* _ABOUT THIS EXERCISE_
Your task is to reproduce exactly the lines that run from the beginning of the data through the line where "- Start :: input" appears.

* _WORKING DATA_
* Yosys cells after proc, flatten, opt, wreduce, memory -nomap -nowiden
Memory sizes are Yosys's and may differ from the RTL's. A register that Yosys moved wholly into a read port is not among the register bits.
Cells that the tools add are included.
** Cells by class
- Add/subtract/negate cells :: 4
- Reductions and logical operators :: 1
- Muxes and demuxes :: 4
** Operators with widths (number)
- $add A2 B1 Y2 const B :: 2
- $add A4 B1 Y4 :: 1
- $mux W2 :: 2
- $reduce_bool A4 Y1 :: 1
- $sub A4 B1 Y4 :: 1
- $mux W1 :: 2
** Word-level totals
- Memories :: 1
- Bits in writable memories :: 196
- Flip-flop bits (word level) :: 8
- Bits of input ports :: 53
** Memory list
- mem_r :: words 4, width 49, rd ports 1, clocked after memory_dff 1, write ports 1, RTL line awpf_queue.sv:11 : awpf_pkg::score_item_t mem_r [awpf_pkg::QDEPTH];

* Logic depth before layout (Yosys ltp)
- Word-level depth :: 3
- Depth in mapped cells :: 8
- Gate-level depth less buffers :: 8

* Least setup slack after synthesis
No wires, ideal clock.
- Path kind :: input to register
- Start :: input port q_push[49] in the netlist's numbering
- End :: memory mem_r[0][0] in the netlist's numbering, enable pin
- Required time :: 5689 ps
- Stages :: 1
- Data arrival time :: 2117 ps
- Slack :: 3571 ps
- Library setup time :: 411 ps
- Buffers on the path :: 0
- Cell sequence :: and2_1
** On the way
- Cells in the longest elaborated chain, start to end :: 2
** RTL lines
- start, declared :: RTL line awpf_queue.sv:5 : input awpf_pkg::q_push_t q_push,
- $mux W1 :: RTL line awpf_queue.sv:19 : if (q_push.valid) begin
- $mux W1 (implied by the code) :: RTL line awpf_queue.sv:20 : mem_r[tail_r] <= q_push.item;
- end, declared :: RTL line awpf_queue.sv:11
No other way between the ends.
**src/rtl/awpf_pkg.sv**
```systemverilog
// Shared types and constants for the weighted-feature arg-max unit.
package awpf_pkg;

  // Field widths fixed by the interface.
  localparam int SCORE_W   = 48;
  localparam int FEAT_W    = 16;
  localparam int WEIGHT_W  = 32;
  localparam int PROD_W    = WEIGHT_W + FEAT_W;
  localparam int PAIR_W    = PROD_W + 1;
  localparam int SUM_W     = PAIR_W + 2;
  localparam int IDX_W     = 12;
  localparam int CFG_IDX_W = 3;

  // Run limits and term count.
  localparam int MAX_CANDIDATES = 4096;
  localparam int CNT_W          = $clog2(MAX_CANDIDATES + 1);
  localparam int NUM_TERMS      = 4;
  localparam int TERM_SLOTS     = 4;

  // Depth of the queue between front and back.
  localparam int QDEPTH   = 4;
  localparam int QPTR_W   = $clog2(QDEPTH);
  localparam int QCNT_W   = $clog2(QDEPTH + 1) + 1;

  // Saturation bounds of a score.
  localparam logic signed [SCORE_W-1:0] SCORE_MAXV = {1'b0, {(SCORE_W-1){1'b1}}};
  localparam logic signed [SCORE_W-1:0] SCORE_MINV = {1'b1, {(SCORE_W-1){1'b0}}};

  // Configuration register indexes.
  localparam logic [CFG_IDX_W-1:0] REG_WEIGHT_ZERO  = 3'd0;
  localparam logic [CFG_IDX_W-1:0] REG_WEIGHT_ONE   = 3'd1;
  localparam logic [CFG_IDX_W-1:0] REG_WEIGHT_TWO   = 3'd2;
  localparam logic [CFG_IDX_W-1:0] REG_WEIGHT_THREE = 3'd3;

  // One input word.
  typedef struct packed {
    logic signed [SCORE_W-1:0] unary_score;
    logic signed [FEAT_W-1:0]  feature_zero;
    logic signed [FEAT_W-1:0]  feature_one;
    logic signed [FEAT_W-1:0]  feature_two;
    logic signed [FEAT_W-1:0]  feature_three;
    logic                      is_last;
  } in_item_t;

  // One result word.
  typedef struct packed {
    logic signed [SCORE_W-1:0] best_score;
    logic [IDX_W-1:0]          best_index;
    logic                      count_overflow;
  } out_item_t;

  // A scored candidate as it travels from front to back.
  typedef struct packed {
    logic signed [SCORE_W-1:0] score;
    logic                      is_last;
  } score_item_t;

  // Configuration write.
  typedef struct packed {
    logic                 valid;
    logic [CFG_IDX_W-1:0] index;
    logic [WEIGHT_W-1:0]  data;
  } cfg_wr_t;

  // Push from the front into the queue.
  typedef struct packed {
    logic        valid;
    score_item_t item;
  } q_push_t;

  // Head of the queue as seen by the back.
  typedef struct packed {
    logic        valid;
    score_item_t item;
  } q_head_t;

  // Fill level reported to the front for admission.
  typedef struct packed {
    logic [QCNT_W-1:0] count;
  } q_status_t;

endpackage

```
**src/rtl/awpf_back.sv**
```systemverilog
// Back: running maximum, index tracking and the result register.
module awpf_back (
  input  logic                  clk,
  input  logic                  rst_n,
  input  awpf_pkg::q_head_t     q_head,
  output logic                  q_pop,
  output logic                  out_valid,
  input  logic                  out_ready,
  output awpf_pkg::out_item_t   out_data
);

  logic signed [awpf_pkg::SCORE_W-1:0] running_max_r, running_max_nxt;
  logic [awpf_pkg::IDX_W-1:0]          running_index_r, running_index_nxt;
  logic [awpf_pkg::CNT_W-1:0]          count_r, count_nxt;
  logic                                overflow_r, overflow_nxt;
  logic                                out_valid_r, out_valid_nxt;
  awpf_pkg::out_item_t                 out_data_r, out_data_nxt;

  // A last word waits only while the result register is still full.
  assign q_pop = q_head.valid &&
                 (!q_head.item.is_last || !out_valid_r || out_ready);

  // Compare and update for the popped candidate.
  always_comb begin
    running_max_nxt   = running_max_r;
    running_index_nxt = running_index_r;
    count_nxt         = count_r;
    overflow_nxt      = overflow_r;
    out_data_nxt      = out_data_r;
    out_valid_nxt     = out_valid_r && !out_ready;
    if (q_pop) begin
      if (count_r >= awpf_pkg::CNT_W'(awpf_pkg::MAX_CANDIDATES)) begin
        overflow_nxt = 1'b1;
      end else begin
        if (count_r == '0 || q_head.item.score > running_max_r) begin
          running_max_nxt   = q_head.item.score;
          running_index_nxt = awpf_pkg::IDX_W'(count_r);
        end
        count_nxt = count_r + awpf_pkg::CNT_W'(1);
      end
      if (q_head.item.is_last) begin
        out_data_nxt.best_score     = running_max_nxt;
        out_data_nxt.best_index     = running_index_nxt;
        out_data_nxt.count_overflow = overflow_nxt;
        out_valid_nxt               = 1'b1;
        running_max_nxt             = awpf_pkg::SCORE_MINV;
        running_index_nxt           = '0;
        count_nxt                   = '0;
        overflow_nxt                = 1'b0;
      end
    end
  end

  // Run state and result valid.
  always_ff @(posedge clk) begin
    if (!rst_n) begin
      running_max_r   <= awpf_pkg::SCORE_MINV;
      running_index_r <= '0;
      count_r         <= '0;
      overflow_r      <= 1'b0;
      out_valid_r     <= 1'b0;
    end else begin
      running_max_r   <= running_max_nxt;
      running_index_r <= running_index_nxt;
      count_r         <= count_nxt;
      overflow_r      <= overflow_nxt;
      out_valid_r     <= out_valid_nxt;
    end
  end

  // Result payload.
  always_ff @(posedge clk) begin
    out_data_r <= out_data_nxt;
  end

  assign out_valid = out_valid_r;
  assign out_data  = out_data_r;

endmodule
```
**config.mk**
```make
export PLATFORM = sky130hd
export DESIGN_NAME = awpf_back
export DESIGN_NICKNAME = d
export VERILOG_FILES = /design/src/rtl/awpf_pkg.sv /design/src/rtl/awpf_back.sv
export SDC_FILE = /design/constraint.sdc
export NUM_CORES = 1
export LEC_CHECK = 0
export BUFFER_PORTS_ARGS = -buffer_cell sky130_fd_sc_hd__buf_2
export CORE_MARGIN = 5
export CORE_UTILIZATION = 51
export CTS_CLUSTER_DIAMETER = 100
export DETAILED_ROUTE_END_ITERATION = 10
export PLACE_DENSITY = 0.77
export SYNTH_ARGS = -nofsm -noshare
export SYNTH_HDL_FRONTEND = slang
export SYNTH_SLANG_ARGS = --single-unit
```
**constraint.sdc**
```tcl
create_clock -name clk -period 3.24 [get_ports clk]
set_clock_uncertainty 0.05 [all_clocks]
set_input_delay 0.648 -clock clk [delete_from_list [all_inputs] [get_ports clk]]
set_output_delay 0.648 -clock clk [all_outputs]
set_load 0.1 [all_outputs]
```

* _PROBLEM SOLUTION_
* Yosys cells after proc, flatten, opt, wreduce, memory -nomap -nowiden
Memory sizes are Yosys's and may differ from the RTL's. A register that Yosys moved wholly into a read port is not among the register bits.
Cells that the tools add are included.
** Cells by class
- Add/subtract/negate cells :: 4
- Reductions and logical operators :: 1
- Muxes and demuxes :: 4
** Operators with widths (number)
- $add A2 B1 Y2 const B :: 2
- $add A4 B1 Y4 :: 1
- $mux W2 :: 2
- $reduce_bool A4 Y1 :: 1
- $sub A4 B1 Y4 :: 1
- $mux W1 :: 2
** Word-level totals
- Memories :: 1
- Bits in writable memories :: 196
- Flip-flop bits (word level) :: 8
- Bits of input ports :: 53
** Memory list
- mem_r :: words 4, width 49, rd ports 1, clocked after memory_dff 1, write ports 1, RTL line awpf_queue.sv:11 : awpf_pkg::score_item_t mem_r [awpf_pkg::QDEPTH];

* Logic depth before layout (Yosys ltp)
- Word-level depth :: 3
- Depth in mapped cells :: 8
- Gate-level depth less buffers :: 8

* Least setup slack after synthesis
No wires, ideal clock.
- Path kind :: input to register
- Start :: input port q_push[49] in the netlist's numbering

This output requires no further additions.